• Exercise brief: What appears from the first line of the records below through the line containing "gates cloned: 13 / 9" must be reproduced verbatim.

• Data for the task:

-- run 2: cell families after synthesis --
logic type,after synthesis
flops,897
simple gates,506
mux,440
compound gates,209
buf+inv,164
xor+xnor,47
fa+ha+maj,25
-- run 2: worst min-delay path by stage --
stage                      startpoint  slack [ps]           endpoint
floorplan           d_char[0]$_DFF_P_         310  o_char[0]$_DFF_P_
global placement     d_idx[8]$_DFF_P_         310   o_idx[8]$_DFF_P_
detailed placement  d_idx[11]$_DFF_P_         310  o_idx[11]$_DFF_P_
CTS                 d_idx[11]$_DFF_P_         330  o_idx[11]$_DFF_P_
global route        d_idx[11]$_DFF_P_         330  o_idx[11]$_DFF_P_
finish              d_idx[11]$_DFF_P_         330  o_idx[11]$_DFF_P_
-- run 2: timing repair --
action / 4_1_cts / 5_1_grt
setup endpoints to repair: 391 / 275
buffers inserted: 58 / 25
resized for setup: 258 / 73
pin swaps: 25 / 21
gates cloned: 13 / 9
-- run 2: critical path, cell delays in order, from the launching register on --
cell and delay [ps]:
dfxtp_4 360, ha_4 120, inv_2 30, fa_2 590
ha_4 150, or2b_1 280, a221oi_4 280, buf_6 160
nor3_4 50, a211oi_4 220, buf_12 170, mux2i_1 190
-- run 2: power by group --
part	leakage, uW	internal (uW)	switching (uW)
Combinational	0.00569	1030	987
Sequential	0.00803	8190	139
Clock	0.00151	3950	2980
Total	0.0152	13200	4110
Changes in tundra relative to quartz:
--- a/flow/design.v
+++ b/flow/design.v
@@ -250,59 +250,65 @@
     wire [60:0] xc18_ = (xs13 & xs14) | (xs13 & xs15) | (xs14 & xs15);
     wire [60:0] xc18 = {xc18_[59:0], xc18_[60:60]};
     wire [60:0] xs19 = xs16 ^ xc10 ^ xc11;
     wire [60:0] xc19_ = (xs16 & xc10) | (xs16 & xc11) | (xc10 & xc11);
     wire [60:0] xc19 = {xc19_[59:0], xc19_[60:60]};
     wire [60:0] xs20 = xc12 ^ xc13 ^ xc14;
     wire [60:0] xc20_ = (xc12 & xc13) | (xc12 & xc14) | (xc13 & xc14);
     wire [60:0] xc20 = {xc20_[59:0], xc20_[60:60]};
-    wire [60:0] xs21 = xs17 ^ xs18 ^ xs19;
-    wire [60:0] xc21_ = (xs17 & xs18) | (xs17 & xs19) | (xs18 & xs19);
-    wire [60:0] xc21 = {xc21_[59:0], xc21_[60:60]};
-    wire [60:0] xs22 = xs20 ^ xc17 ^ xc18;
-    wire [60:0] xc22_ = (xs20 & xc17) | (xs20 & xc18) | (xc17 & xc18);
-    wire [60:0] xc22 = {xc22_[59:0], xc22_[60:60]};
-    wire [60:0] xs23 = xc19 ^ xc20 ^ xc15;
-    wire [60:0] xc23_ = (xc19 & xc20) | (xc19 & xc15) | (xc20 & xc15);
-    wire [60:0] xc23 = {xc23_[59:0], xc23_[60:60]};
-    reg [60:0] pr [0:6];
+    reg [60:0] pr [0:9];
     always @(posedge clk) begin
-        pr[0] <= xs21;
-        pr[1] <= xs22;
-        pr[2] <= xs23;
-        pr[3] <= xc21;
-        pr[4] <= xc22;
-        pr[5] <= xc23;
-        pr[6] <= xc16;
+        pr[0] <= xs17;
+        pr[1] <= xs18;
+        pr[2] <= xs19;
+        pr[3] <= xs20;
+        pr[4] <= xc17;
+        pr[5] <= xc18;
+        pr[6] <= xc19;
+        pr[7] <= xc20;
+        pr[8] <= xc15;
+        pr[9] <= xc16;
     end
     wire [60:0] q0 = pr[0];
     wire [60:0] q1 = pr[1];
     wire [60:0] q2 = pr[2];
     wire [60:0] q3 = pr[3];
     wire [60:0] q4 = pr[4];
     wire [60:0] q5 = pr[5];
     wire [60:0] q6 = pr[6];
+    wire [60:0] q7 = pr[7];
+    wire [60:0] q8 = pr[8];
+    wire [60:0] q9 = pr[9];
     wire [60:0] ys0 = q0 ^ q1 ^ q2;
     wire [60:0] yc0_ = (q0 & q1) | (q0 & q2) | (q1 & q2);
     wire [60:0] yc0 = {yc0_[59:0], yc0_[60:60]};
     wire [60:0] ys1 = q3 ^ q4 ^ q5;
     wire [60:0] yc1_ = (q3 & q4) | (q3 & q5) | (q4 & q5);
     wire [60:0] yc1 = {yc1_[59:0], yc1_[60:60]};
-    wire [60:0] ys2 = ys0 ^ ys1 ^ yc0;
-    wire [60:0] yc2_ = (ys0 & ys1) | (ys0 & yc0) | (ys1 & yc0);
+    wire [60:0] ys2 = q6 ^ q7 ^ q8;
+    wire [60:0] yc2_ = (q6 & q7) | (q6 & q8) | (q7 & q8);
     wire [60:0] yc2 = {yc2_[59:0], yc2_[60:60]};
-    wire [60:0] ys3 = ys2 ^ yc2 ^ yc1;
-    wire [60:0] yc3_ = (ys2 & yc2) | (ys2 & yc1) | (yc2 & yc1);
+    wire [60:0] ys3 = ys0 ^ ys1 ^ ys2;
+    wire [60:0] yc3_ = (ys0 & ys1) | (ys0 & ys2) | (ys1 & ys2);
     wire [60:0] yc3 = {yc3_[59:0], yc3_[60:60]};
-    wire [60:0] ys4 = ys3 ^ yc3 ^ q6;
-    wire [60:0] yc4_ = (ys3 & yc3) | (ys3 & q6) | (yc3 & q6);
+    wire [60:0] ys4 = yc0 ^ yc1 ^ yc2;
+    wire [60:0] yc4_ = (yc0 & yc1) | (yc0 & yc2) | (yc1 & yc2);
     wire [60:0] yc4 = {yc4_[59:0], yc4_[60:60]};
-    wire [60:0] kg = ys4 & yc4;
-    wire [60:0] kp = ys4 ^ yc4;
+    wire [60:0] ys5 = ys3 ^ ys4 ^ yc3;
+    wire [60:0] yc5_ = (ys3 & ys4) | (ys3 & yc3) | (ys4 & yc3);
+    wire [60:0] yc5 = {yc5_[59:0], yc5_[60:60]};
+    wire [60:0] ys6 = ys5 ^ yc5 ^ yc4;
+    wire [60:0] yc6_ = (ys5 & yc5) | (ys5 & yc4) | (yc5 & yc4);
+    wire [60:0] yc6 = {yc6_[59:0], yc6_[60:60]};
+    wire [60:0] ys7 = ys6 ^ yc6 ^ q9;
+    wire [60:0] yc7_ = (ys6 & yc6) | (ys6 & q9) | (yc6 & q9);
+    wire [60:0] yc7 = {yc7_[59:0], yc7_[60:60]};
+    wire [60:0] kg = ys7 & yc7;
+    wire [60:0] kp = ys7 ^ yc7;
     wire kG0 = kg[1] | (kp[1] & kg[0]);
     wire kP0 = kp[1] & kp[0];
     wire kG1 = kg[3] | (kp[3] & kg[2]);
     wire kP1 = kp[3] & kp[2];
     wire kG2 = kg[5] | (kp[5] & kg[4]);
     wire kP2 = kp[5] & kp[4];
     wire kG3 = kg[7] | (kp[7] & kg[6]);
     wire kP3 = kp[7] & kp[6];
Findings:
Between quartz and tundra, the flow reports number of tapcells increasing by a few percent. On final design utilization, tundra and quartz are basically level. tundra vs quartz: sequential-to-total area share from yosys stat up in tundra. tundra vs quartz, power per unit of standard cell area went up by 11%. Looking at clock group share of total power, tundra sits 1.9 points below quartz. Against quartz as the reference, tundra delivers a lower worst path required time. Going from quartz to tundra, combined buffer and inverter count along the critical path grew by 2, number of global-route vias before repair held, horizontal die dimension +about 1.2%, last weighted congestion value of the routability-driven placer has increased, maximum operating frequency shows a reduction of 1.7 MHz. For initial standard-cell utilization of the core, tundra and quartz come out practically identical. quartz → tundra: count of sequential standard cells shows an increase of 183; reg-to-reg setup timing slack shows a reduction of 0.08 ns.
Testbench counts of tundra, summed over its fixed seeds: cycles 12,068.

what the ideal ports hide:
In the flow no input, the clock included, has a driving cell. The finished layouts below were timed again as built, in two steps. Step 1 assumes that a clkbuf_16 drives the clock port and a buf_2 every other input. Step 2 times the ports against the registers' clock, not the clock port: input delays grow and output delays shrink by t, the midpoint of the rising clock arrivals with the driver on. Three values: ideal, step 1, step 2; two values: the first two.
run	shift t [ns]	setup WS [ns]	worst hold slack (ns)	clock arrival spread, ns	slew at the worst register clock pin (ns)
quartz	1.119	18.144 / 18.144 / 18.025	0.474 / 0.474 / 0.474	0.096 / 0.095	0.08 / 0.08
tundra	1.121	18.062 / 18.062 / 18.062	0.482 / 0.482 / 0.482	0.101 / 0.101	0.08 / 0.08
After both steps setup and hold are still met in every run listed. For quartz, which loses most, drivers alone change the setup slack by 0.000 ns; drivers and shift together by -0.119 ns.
Context: an optimization exercise on an open-source flow, tuned for small area. The choices shown serve that exercise and are no tape-out recipe. Function was checked by simulation only, so behaviour that the tests miss may differ from the original.

==> flow/design.v <==
module datc_gain (
    input  wire        clk,
    input  wire        rst,
    input  wire        ctl_valid,
    input  wire        ctl_vol,        
    input  wire [1:0]  ctl_ch,         
    input  wire [15:0] ctl_arg,
    input  wire        blk_valid,
    output wire        blk_ready,
    input  wire [4:0]  blk_cnt,        
    input  wire [2:0]  blk_fmt,        
    input  wire        in_valid,
    output wire        in_ready,
    input  wire [63:0] in_data,        
    output wire        out_valid,
    input  wire        out_ready,
    output wire [31:0] out_data,
    output wire        out_last
);
    function [25:0] radd25;
        input [24:0] a, b;
        input        ci;
        integer      k;
        reg          cy;
        begin
            cy = ci;
            for (k = 0; k < 25; k = k + 1) begin
                radd25[k] = a[k] ^ b[k] ^ cy;
                cy = (a[k] & b[k]) | (a[k] & cy) | (b[k] & cy);
            end
            radd25[25] = cy;
        end
    endfunction
    reg        mute [0:2];
    reg [15:0] nv   [0:2];
    integer    n;
    wire [25:0] nv_neg = radd25({9'd0, ~ctl_arg}, 25'd0, 1'b1);
    wire [15:0] nv_wr = ctl_arg[15] ? nv_neg[15:0] : 16'd0;    
    always @(posedge clk) begin
        if (rst) begin
            for (n = 0; n < 3; n = n + 1) begin
                mute[n] <= 1'b0;
                nv[n]   <= 16'd0;
            end
        end else if (ctl_valid && ctl_ch != 2'd3) begin
            if (ctl_vol)
                nv[ctl_ch] <= nv_wr;
            else
                mute[ctl_ch] <= ctl_arg[0];
        end
    end
    wire [25:0] m0   = radd25({9'd0, nv[2]}, {9'd0, nv[0]}, 1'b0);
    wire [25:0] m1   = radd25({9'd0, nv[2]}, {9'd0, nv[1]}, 1'b0);
    wire        sil0 = mute[2] | mute[0] | m0[16] | m0[15];
    wire        sil1 = mute[2] | mute[1] | m1[16] | m1[15];
    localparam S_IDLE = 3'd0, S_DB = 3'd1, S_DT = 3'd2, S_WDIV = 3'd3,
               S_FR = 3'd4, S_PAD = 3'd5, S_END = 3'd6;
    reg [2:0]  state;
    reg        ch;                 
    reg [3:0]  i;                  
    reg [1:0]  j;                  
    reg [29:0] M;                  
    reg        sil1q;              
    reg [4:0]  cnt;
    reg [2:0]  fmt;
    reg [30:0] A;                  
    reg [31:0] P;                  
    reg [24:0] G0, G1;             
    reg [24:0] Q0;                 
    reg [3:0]  R0, R1;             
    reg [3:0]  F0, F1;             
    reg [4:0]  dcnt;               
    reg        outv, sgnq;
    wire [30:0] rom2c =
        (i == 4'd0) ? 31'd2146518090 :
        (i == 4'd1) ? 31'd2145552968 :
        (i == 4'd2) ? 31'd2143624024 :
        (i == 4'd3) ? 31'd2139771336 :
        (i == 4'd4) ? 31'd2132086722 :
        (i == 4'd5) ? 31'd2116800188 :
        (i == 4'd6) ? 31'd2086555138 :
        (i == 4'd7) ? 31'd2027355294 :
        (i == 4'd8) ? 31'd1913946816 :
        (i == 4'd9) ? 31'd1705806896 :
        (i == 4'd10) ? 31'd1354970580 :
        (i == 4'd11) ? 31'd854928638 :
        (i == 4'd12) ? 31'd340353222 :
        (i == 4'd13) ? 31'd53942350 :
                       31'd1354970;
    wire [31:0] a2 = {A, 1'b0};
    wire [7:0]  a_chunk = (j == 2'd0) ? a2[7:0]   : (j == 2'd1) ? a2[15:8] :
                          (j == 2'd2) ? a2[23:16] : a2[31:24];
    wire [31:0] cont = (ch & fmt[0]) ? in_data[63:32] : in_data[31:0];
    wire        lj   = fmt[1] & fmt[2];
    wire [1:0]  sb   = j + {1'b0, lj};
    wire [7:0]  byte_sel = (sb == 2'd0) ? cont[7:0]   : (sb == 2'd1) ? cont[15:8] :
                           (sb == 2'd2) ? cont[23:16] : cont[31:24];
    wire        sgn  = !fmt[1] ? cont[15] : fmt[2] ? cont[31] : cont[23];
    wire [7:0]  s_chunk = byte_sel ^ {8{sgn}};    
    wire [1:0]  lastj = fmt[1] ? 2'd2 : 2'd1;
    wire st_db = (state == S_DB);
    wire st_dt = (state == S_DT);
    wire st_fr = (state == S_FR);
    reg  [7:0]  chunk;
    reg  [30:0] X;
    reg  [39:0] Pin;
    always @(*) begin
        chunk = 8'd0;
        X     = rom2c;
        Pin   = 40'd0;
        if (st_db) begin
            chunk = a_chunk;
            Pin   = (j == 2'd0) ? 40'd0 : {{8{P[31]}}, P};
        end else if (st_dt) begin
            chunk = 8'd4;
            X     = {A[30:6], 6'h3F};
            Pin   = ~{7'd0, G0, 8'd0};             
        end else if (st_fr) begin
            chunk = s_chunk;
            X     = {6'd0, G0};
            Pin   = (j == 2'd0) ? (sgn ? {{16{~G0[24]}}, G0[23:0]} : 40'd0)
                                : {{8{P[31]}}, P};
        end
    end
    reg  [39:0] cs_s, cs_c, cs_p, cs_ns, cs_nc;
    integer     r;
    always @(*) begin
        cs_s = Pin;
        cs_c = 40'd0;
        for (r = 0; r < 8; r = r + 1) begin
            cs_p  = ({9'd0, X} & {40{chunk[r]}}) << r;
            cs_ns = cs_s ^ cs_c ^ cs_p;
            cs_nc = ((cs_s & cs_c) | (cs_s & cs_p) | (cs_c & cs_p)) << 1;
            cs_s  = cs_ns;
            cs_c  = cs_nc;
        end
    end
    wire [39:0] S  = cs_s + cs_c;
    wire [31:0] Sh = S[39:8];
    reg bad;
    always @(*) begin
        case (cnt)
            5'd3, 5'd5, 5'd7, 5'd9, 5'd11, 5'd13, 5'd15:
                     bad = (R0 != 4'd0);
            5'd6:    bad = (R0 != 4'd0) && (R0 != 4'd3);
            5'd10:   bad = (R0 != 4'd0) && (R0 != 4'd5);
            5'd12:   bad = (R0 != 4'd0) && (R0 != 4'd3) && (R0 != 4'd6) && (R0 != 4'd9);
            5'd14:   bad = (R0 != 4'd0) && (R0 != 4'd7);
            default: bad = 1'b0;
        endcase
    end
    wire       mb    = ~Q0[24] & bad;
    wire [3:0] cm1   = cnt[3:0] - 4'd1;
    wire       last_fr = ({1'b0, i} + 5'd1 == cnt);
    wire [3:0] F_eff = (i == 4'd0) ? (mb ? cm1 : 4'd0) : F0;
    wire [4:0] fsum  = {1'b0, F_eff} + {1'b0, R0};
    wire [4:0] dt     = st_fr ? fsum : {R0, Q0[24]};
    wire [5:0] dsub   = {1'b0, dt} - {1'b0, cnt};
    wire       dge    = ~dsub[5];
    wire [3:0] dsel   = dge ? dsub[3:0] : dt[3:0];
    wire [3:0] F_nxt  = dsel;
    wire       rc     = dge ^ (mb & ((i == 4'd0) | last_fr));
    wire       dq     = dge;
    wire [3:0] dR     = dsel;
    reg         rc_q;
    always @(posedge clk) rc_q <= rc;
    wire [25:0] G_sum = radd25(G0, Q0, rc_q);
    wire [24:0] G_nxt = G_sum[24:0];
    wire go      = ~outv | out_ready;
    wire fr_adv  = st_fr & go & in_valid;
    wire fr_done = fr_adv & (j == lastj);
    assign blk_ready = (state == S_IDLE);
    assign in_ready  = st_fr & go & (j == lastj) & ch;
    assign out_valid = outv;
    assign out_last  = (state == S_END);    
    wire [23:0] y    = P[23:0] ^ {24{sgnq}};
    assign out_data  = {y[23:8], fmt[1] ? y[7:0] : 8'd0, 8'd0};
    always @(posedge clk) begin
        if (dcnt != 5'd0) begin
            Q0   <= {Q0[23:0], dq};
            R0   <= dR;
            dcnt <= dcnt - 5'd1;
        end
        if (rst) begin
            state <= S_IDLE;
            G0    <= 25'd16777216;
            G1    <= 25'd16777216;
            dcnt  <= 5'd0;
            outv  <= 1'b0;
        end else begin
            if (outv & out_ready)
                outv <= 1'b0;
            case (state)
            S_IDLE: if (blk_valid) begin
                cnt <= blk_cnt;
                fmt <= blk_fmt;
                M   <= {m1[14:0], m0[14:0]};
                sil1q <= sil1;
                A   <= {~sil0, 30'd0};           
                ch  <= 1'b0;
                i   <= 4'd0;
                j   <= 2'd0;
                state <= (blk_cnt == 5'd0) ? S_PAD : S_DB;
            end
            S_DB: begin
                if (M[0]) begin
                    P <= Sh;
                    j <= j + 2'd1;
                    if (j == 2'd3)
                        A <= Sh[30:0];
                end
                if (!M[0] || j == 2'd3) begin
                    M <= {1'b0, M[29:1]};
                    i <= i + 4'd1;
                    if (i == 4'd14)
                        state <= S_DT;
                end
            end
            S_DT: begin
                if (!ch) begin
                    Q0    <= Sh[24:0];
                    R0    <= Sh[31] ? cm1 : 4'd0;    
                    dcnt  <= 5'd25;
                    G0    <= G1;
                    G1    <= G0;
                    A     <= {~sil1q, 30'd0};
                    i     <= 4'd0;
                    j     <= 2'd0;
                    ch    <= 1'b1;
                    state <= S_DB;
                end else if (dcnt == 5'd0) begin
                    A     <= {6'd0, Q0};
                    Q0    <= Sh[24:0];
                    R0    <= Sh[31] ? cm1 : 4'd0;    
                    dcnt  <= 5'd25;
                    R1    <= R0;
                    G0    <= G1;
                    G1    <= G0;
                    state <= S_WDIV;
                end
            end
            S_WDIV: if (dcnt == 5'd0) begin
                Q0    <= A[24:0];
                A     <= {6'd0, Q0};
                R0    <= R1;
                R1    <= R0;
                ch    <= 1'b0;
                i     <= 4'd0;
                j     <= 2'd0;
                state <= S_FR;
            end
            S_FR: if (fr_adv) begin
                P <= Sh;
                if (j == lastj) begin
                    outv  <= 1'b1;
                    sgnq  <= sgn;
                    G1    <= G_nxt;
                    G0    <= G1;
                    Q0    <= A[24:0];
                    A     <= {6'd0, Q0};
                    R0    <= R1;
                    R1    <= R0;
                    F1    <= F_nxt;
                    F0    <= F1;
                    ch    <= ~ch;
                    j     <= 2'd0;
                    if (ch) begin
                        i <= i + 4'd1;
                        if (last_fr)
                            state <= cnt[4] ? S_END : S_PAD;
                    end
                end else begin
                    j <= j + 2'd1;
                end
            end
            S_PAD: if (go) begin
                P     <= Sh;                     
                sgnq  <= 1'b0;
                outv  <= 1'b1;
                {i, ch} <= {i, ch} + 5'd1;
                if ({i, ch} == 5'd31)
                    state <= S_END;
            end
            S_END: if (go)
                state <= S_IDLE;
            default: state <= S_IDLE;
            endcase
        end
    end
endmodule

• Exercise output:
-- run 2: cell families after synthesis --
logic type,after synthesis
flops,897
simple gates,506
mux,440
compound gates,209
buf+inv,164
xor+xnor,47
fa+ha+maj,25
-- run 2: worst min-delay path by stage --
stage                      startpoint  slack [ps]           endpoint
floorplan           d_char[0]$_DFF_P_         310  o_char[0]$_DFF_P_
global placement     d_idx[8]$_DFF_P_         310   o_idx[8]$_DFF_P_
detailed placement  d_idx[11]$_DFF_P_         310  o_idx[11]$_DFF_P_
CTS                 d_idx[11]$_DFF_P_         330  o_idx[11]$_DFF_P_
global route        d_idx[11]$_DFF_P_         330  o_idx[11]$_DFF_P_
finish              d_idx[11]$_DFF_P_         330  o_idx[11]$_DFF_P_
-- run 2: timing repair --
action / 4_1_cts / 5_1_grt
setup endpoints to repair: 391 / 275
buffers inserted: 58 / 25
resized for setup: 258 / 73
pin swaps: 25 / 21
gates cloned: 13 / 9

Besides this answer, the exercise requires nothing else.